Вся эта огромная масса русских по происхождению, языку, идентичности людей, во-первых, оказалась жертвами явной (как в Прибалтике и на Украине) или скрытой (как в Казахстане и т. д.) дискриминации и дерусификации, а во-вторых, тянулась к России, которая при Борисе Ельцине и ещё долго после Ельцина категорически отказывалась от того, чтобы выступать перед миром как государство русской нации, защищающее русских только по происхождению.
Весь смысл пропагандировавшегося у нас «россиянства» состоял в паспортном патриотизме, по которому за беловежскими границами — на Украине, в Казахстане, Латвии и Эстонии — «свои» для русского человека должны были кончаться и боли и печали их никак не должны были его касаться. Разумеется, в этой либеральной утопии «России не для русских» и без русских были свои «дырки», через которые прорывался русский воздух. Прежде всего Севастополь. «Вы нам ещё за Севастополь ответите».
Игнорировать реальность русской земли и русских людей, оказавшихся за пределами РФ, было невозможно. И вот для обозначения этой реальности и возникло понятие «русский мир». Понятие нарочито расплывчатое, исключавшее, на первый взгляд, какие-либо территориальные претензии. Мол, просто живут в разных сопредельных независимых странах говорящие на русском языке люди, о которых России надо не забывать и которых соседям желательно хоть немного уважать.
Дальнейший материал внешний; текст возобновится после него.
### src/rtl/serial_addsub_pkg.sv
// ---------------------------------------------------------------------------
// serial_addsub_pkg
// Shared types and helpers for the digit-serial adder/subtractor.
//   state_t       : controller states (IDLE, RUN, DONE)
//   MODE_ADD/SUB  : encoding of the 'sub' request bit
//   num_digits()  : number of digits per operand (WIDTH / DIGIT)
//   count_width() : digit counter width, at least one bit
// Optional feature macro used by the block: SERIAL_ADDSUB_OVF_EN
// ---------------------------------------------------------------------------
package serial_addsub_pkg;

    typedef enum logic [1:0] {
        IDLE = 2'd0,
        RUN  = 2'd1,
        DONE = 2'd2
    } state_t;

    localparam logic MODE_ADD = 1'b0;
    localparam logic MODE_SUB = 1'b1;

    function automatic int num_digits(input int width, input int digit);
        return width / digit;
    endfunction

    // A single-digit operation still needs a one-bit counter.
    function automatic int count_width(input int n);
        return (n > 1) ? $clog2(n) : 1;
    endfunction

endpackage
File: src/rtl/mem_bus_arbiter_pkg.sv
// mem_arb_pkg: shared encodings for the 6502 memory bus arbiter.
//   state_t  : arbiter FSM states (IDLE -> ACCESS -> DONE -> IDLE)
//   OWN_*    : codes driven on the owner port / used for the grant winner
package mem_arb_pkg;

  typedef enum logic [1:0] {
    ST_IDLE   = 2'd0,
    ST_ACCESS = 2'd1,
    ST_DONE   = 2'd2
  } state_t;

  localparam logic [1:0] OWN_NONE = 2'b00;
  localparam logic [1:0] OWN_CPU  = 2'b01;
  localparam logic [1:0] OWN_DBG  = 2'b10;

endpackage

File: src/rtl/mem_bus_arbiter_arb_prio_sel.sv
// arb_prio_sel: winner select for the memory bus arbiter.
//   Fixed CPU priority; the debug unit wins once STARVE_MAX consecutive CPU
//   grants have been issued while dbg_req was pending.
// Ports:
//   clk        in  system clock (state updates on negedge)
//   n_reset    in  synchronous active-low reset
//   idle       in  arbiter is in IDLE, so a winner here becomes a grant
//   cpu_req    in  CPU request level
//   dbg_req    in  debug unit request level
//   winner     out OWN_NONE / OWN_CPU / OWN_DBG (combinational)
module arb_prio_sel
  import mem_arb_pkg::*;
#(
  parameter int unsigned STARVE_MAX = 4
) (
  input  logic       clk,
  input  logic       n_reset,
  input  logic       idle,
  input  logic       cpu_req,
  input  logic       dbg_req,
  output logic [1:0] winner
);

  localparam logic [3:0] STARVE_LIM = 4'(STARVE_MAX);

  logic [3:0] starve_cnt;

  always_comb begin
    winner = OWN_NONE;
    if (dbg_req && (!cpu_req || starve_cnt == STARVE_LIM)) begin
      winner = OWN_DBG;
    end else if (cpu_req) begin
      winner = OWN_CPU;
    end
  end

  // Counts only grant decisions taken in IDLE; any IDLE cycle without a
  // pending debug request restarts the count.
  always_ff @(negedge clk) begin
    if (!n_reset) begin
      starve_cnt <= '0;
    end else if (idle) begin
      if (!dbg_req || winner == OWN_DBG) begin
        starve_cnt <= '0;
      end else if (winner == OWN_CPU && starve_cnt != STARVE_LIM) begin
        starve_cnt <= starve_cnt + 4'd1;
      end
    end
  end

endmodule
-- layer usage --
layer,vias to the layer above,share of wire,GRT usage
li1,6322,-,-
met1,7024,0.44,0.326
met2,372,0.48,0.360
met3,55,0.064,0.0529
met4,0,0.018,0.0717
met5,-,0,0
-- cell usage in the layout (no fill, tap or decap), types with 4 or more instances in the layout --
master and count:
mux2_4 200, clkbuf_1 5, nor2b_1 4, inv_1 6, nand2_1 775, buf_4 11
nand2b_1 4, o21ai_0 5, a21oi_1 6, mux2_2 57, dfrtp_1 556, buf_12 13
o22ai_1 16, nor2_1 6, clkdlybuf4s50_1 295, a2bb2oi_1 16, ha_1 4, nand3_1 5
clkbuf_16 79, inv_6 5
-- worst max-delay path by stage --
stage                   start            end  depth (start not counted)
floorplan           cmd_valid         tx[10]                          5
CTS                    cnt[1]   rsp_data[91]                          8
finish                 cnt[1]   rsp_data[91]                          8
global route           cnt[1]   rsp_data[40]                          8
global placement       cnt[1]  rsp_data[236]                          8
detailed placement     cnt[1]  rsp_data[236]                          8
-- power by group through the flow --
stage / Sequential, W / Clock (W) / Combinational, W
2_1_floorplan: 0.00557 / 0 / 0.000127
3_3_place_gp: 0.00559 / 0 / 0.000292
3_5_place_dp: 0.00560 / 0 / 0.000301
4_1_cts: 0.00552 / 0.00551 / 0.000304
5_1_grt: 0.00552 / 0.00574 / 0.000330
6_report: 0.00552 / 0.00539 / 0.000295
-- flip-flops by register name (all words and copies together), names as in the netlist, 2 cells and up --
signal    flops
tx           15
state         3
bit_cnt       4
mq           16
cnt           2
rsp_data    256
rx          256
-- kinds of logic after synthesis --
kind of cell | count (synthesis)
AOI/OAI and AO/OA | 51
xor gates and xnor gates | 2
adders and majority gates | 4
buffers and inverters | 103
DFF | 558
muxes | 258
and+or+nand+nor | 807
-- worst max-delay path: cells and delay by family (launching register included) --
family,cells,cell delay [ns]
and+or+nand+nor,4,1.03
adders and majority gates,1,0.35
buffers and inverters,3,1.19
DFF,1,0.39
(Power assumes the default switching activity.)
Речь шла не о русской ирреденте, конечно, а о некоем расплывчатом культурно-языковом и моральном единстве, в котором порой остро чувствовалась всё та же российская «многонационалочка» — как в идее, что «народы СССР совместно победили фашистских агрессоров». Такой омногонационаленный русский мир одно время казался элитам РФ перспективным фактором «мягкой силы» на постсоветском пространстве.
Большую роль в популяризации понятия «русского мира» сыграл патриарх Кирилл — даже ещё в ту пору, когда не был главой Русской православной церкви. Именно по его инициативе был создан Всемирный русский народный собор (ВРНС), и русскость начала проявляться в общественном поле как живая и конкретная идея, накладывающая определённые моральные и политические обязательства. Однако патриарх как раз говорил о конкретном русском мире — о мире православия и русских. «Мы никогда не согласимся с теми, кто хочет видеть
"Россию без русских", лишённой национального и религиозного лица», — подчёркивал он.